• [About this task]
Give again, word for word, each line below starting at the one that contains "export IMPL_r2r_cells=1" and ending at the one that contains "export IMPL_tightestPinTransition_ns=0.165".

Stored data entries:
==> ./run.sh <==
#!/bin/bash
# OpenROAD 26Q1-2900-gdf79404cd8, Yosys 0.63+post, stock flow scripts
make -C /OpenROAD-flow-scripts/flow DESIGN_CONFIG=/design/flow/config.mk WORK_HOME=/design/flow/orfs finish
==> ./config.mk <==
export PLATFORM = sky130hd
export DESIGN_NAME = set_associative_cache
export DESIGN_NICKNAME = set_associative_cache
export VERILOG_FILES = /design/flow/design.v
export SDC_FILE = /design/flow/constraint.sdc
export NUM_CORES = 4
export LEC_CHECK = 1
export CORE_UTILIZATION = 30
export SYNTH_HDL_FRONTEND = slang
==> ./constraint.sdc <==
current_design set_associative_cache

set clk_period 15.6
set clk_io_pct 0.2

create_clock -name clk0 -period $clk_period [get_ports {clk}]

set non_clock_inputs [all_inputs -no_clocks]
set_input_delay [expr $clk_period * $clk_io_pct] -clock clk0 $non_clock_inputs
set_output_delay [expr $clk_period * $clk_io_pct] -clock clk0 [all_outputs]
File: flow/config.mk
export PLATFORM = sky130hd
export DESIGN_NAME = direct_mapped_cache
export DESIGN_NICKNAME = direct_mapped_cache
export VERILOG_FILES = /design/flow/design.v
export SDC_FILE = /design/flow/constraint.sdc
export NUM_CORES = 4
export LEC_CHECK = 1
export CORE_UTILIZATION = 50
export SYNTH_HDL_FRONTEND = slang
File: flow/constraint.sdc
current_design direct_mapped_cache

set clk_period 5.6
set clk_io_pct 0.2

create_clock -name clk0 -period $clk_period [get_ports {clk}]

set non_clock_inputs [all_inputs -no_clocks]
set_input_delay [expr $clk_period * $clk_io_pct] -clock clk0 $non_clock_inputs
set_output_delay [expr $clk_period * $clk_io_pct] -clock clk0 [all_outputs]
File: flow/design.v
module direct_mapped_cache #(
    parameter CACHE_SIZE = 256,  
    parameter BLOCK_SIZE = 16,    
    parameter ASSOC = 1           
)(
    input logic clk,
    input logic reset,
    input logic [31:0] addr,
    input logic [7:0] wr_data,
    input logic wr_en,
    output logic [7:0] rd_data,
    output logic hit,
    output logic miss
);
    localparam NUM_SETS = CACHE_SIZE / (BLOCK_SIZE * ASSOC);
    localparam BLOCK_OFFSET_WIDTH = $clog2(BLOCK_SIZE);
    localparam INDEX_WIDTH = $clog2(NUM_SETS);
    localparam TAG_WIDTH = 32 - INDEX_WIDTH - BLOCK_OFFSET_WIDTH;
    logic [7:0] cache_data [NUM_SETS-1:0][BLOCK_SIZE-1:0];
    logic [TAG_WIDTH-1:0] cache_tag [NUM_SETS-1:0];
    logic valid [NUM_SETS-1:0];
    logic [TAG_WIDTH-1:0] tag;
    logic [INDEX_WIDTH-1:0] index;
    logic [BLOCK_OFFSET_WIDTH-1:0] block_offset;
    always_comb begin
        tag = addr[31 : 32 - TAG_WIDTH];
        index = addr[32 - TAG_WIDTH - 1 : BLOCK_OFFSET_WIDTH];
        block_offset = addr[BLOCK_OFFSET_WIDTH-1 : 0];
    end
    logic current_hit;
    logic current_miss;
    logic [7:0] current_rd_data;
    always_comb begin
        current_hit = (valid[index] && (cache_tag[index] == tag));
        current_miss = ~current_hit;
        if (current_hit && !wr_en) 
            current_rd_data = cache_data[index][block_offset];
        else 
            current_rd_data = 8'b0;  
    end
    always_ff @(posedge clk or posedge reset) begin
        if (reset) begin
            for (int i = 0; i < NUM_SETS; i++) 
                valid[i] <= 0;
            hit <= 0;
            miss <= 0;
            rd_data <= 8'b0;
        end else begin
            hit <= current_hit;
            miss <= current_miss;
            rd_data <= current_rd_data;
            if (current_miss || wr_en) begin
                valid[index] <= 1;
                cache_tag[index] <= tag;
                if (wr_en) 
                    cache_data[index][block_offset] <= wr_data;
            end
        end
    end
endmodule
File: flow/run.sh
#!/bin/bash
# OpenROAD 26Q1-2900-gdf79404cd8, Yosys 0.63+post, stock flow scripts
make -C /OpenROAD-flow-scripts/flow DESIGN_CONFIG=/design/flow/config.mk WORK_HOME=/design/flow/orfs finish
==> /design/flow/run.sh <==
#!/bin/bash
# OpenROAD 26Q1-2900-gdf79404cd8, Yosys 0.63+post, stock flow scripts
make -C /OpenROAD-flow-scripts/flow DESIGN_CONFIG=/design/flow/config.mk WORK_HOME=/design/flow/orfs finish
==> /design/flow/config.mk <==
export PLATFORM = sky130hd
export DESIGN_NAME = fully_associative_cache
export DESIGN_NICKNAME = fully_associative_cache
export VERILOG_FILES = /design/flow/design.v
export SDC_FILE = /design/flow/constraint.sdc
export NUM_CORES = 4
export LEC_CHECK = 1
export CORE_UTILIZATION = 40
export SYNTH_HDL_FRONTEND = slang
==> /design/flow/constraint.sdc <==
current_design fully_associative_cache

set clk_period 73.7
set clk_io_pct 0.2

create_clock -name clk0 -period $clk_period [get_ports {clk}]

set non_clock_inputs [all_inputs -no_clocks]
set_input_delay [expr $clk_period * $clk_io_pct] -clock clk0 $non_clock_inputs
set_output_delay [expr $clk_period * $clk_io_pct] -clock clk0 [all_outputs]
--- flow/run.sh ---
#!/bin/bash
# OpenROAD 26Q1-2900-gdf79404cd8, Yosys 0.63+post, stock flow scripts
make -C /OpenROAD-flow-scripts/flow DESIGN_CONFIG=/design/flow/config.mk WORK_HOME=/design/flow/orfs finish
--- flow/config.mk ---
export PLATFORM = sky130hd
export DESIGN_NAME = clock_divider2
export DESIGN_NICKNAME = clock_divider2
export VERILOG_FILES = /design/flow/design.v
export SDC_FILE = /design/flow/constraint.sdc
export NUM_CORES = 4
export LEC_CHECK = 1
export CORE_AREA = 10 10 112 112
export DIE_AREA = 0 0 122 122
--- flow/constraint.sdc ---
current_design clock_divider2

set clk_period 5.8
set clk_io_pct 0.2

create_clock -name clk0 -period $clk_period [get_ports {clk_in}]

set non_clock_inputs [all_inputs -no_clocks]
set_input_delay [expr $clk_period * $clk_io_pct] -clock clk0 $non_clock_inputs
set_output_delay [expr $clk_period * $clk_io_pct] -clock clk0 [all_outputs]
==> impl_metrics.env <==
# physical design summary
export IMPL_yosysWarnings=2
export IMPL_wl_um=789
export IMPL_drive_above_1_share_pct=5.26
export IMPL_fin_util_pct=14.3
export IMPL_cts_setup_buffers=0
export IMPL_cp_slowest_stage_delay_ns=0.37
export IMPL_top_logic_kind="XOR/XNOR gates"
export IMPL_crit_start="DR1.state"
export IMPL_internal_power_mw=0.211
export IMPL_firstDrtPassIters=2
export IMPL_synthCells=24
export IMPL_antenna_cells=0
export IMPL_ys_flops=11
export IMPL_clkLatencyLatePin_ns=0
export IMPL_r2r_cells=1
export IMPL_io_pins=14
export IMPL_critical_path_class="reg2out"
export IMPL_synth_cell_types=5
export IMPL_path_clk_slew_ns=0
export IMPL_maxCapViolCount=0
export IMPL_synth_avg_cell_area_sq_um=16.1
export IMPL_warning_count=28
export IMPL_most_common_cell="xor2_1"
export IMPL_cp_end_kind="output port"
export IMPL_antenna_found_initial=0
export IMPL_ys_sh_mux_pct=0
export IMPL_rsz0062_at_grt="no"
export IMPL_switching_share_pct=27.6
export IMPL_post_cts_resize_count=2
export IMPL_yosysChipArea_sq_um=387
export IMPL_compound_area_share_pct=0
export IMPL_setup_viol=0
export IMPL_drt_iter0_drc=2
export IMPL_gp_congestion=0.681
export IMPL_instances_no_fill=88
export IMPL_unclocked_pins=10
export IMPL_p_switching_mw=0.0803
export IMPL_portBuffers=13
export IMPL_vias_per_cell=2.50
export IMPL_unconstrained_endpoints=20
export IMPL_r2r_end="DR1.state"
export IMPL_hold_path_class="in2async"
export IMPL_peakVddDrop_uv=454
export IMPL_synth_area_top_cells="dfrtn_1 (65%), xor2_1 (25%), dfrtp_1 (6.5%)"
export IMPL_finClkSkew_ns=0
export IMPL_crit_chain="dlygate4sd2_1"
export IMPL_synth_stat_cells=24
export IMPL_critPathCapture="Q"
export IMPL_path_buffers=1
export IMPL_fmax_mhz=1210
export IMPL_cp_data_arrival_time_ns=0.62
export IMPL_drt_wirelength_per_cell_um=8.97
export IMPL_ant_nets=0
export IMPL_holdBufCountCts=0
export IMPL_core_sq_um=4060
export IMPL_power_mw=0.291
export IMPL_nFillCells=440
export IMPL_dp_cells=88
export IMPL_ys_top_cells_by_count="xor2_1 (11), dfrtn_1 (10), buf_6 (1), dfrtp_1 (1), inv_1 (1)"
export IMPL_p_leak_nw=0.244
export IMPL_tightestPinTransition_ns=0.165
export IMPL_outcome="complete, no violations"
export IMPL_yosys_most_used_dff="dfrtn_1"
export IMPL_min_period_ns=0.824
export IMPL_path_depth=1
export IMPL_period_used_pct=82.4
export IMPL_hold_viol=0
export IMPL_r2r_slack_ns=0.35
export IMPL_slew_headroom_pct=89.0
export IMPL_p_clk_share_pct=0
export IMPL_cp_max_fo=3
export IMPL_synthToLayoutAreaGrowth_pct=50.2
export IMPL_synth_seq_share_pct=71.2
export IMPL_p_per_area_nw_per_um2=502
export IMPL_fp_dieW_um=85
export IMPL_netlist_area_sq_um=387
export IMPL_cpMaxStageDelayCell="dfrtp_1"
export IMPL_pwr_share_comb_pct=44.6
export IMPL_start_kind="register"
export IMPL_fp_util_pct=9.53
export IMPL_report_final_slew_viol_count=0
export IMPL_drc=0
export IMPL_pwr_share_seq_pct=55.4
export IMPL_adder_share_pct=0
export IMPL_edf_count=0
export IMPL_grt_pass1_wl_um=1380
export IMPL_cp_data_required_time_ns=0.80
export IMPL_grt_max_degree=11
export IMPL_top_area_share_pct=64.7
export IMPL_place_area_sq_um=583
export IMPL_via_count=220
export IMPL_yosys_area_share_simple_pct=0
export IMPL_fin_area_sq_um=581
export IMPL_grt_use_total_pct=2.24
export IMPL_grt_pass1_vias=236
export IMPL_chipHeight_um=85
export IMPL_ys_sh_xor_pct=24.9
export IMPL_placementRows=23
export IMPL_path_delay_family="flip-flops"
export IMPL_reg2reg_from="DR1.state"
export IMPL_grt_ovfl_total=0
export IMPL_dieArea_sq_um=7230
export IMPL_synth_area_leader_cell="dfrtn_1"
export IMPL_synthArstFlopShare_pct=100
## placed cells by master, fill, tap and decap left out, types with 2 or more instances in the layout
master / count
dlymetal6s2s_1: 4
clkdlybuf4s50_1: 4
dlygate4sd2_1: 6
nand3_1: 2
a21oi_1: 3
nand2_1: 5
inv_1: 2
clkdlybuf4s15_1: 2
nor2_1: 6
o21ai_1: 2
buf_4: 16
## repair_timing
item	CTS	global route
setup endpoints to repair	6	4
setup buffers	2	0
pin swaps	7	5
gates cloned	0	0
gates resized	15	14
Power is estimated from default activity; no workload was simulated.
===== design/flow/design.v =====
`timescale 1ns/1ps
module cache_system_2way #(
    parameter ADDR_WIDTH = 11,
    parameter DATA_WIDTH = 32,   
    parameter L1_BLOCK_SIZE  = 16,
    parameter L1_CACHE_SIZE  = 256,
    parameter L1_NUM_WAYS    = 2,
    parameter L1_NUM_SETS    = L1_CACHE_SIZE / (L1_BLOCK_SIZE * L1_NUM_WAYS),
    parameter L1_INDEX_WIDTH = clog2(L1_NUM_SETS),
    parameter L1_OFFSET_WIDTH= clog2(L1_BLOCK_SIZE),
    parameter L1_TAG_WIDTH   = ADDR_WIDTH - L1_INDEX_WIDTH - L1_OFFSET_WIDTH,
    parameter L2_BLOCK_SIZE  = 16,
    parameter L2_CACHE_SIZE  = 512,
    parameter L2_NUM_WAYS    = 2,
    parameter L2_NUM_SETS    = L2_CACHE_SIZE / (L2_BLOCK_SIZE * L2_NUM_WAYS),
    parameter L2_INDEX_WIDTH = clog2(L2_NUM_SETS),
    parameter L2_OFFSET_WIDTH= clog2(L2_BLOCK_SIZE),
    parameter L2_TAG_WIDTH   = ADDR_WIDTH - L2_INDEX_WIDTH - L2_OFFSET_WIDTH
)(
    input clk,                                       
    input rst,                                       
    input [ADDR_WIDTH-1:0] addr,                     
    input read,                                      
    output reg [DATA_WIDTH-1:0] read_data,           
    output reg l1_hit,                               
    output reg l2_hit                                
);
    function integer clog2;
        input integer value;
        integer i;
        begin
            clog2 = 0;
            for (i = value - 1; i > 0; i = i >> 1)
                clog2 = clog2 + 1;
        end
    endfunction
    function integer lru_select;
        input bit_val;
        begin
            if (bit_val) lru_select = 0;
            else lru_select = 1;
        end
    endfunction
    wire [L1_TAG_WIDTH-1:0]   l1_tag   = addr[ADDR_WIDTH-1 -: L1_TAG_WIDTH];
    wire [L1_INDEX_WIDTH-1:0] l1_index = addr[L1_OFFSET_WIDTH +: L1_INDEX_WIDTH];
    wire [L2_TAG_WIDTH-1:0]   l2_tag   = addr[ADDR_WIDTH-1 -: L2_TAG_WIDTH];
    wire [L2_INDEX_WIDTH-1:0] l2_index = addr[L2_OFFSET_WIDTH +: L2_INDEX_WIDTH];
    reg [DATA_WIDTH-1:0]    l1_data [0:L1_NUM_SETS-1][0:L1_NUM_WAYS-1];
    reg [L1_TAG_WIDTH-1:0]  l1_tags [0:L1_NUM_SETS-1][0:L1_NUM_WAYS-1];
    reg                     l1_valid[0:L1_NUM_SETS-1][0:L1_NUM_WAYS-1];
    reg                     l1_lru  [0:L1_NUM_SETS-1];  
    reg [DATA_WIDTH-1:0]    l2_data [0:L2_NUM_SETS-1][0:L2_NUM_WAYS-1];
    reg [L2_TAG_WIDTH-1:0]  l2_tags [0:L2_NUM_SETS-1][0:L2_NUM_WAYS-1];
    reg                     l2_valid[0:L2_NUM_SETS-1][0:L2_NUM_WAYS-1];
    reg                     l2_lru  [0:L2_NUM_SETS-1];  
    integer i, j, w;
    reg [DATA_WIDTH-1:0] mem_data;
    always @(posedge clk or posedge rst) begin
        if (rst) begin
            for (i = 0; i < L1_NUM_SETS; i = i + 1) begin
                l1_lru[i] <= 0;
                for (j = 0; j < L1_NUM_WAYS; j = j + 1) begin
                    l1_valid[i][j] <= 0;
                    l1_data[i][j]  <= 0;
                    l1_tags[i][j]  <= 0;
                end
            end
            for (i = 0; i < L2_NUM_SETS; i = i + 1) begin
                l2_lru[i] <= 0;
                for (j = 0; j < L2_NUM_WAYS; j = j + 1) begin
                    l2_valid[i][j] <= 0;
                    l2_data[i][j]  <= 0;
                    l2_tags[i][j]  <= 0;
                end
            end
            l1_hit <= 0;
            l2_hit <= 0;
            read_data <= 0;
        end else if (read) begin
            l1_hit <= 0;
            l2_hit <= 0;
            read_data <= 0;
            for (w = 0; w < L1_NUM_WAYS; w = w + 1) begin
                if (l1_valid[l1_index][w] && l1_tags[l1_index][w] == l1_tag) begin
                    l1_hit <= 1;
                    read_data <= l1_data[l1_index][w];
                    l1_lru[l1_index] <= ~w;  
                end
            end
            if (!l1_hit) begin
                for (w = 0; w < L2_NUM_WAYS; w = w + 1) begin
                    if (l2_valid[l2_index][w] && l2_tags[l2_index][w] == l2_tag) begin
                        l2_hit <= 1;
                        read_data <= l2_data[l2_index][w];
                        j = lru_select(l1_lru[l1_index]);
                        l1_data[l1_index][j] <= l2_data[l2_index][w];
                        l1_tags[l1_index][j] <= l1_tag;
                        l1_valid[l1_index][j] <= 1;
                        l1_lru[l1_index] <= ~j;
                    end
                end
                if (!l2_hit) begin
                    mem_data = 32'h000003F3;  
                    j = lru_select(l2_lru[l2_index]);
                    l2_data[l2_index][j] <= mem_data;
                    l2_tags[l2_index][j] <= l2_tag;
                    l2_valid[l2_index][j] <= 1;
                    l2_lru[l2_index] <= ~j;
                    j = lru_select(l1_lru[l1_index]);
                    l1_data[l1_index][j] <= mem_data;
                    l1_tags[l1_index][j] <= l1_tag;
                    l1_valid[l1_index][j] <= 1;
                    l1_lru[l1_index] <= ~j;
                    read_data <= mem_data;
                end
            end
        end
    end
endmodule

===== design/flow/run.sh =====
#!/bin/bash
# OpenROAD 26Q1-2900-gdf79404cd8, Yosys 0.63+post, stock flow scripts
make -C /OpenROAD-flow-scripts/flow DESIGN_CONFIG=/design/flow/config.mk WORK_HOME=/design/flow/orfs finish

• [Solution to this problem]
export IMPL_r2r_cells=1
export IMPL_io_pins=14
export IMPL_critical_path_class="reg2out"
export IMPL_synth_cell_types=5
export IMPL_path_clk_slew_ns=0
export IMPL_maxCapViolCount=0
export IMPL_synth_avg_cell_area_sq_um=16.1
export IMPL_warning_count=28
export IMPL_most_common_cell="xor2_1"
export IMPL_cp_end_kind="output port"
export IMPL_antenna_found_initial=0
export IMPL_ys_sh_mux_pct=0
export IMPL_rsz0062_at_grt="no"
export IMPL_switching_share_pct=27.6
export IMPL_post_cts_resize_count=2
export IMPL_yosysChipArea_sq_um=387
export IMPL_compound_area_share_pct=0
export IMPL_setup_viol=0
export IMPL_drt_iter0_drc=2
export IMPL_gp_congestion=0.681
export IMPL_instances_no_fill=88
export IMPL_unclocked_pins=10
export IMPL_p_switching_mw=0.0803
export IMPL_portBuffers=13
export IMPL_vias_per_cell=2.50
export IMPL_unconstrained_endpoints=20
export IMPL_r2r_end="DR1.state"
export IMPL_hold_path_class="in2async"
export IMPL_peakVddDrop_uv=454
export IMPL_synth_area_top_cells="dfrtn_1 (65%), xor2_1 (25%), dfrtp_1 (6.5%)"
export IMPL_finClkSkew_ns=0
export IMPL_crit_chain="dlygate4sd2_1"
export IMPL_synth_stat_cells=24
export IMPL_critPathCapture="Q"
export IMPL_path_buffers=1
export IMPL_fmax_mhz=1210
export IMPL_cp_data_arrival_time_ns=0.62
export IMPL_drt_wirelength_per_cell_um=8.97
export IMPL_ant_nets=0
export IMPL_holdBufCountCts=0
export IMPL_core_sq_um=4060
export IMPL_power_mw=0.291
export IMPL_nFillCells=440
export IMPL_dp_cells=88
export IMPL_ys_top_cells_by_count="xor2_1 (11), dfrtn_1 (10), buf_6 (1), dfrtp_1 (1), inv_1 (1)"
export IMPL_p_leak_nw=0.244
export IMPL_tightestPinTransition_ns=0.165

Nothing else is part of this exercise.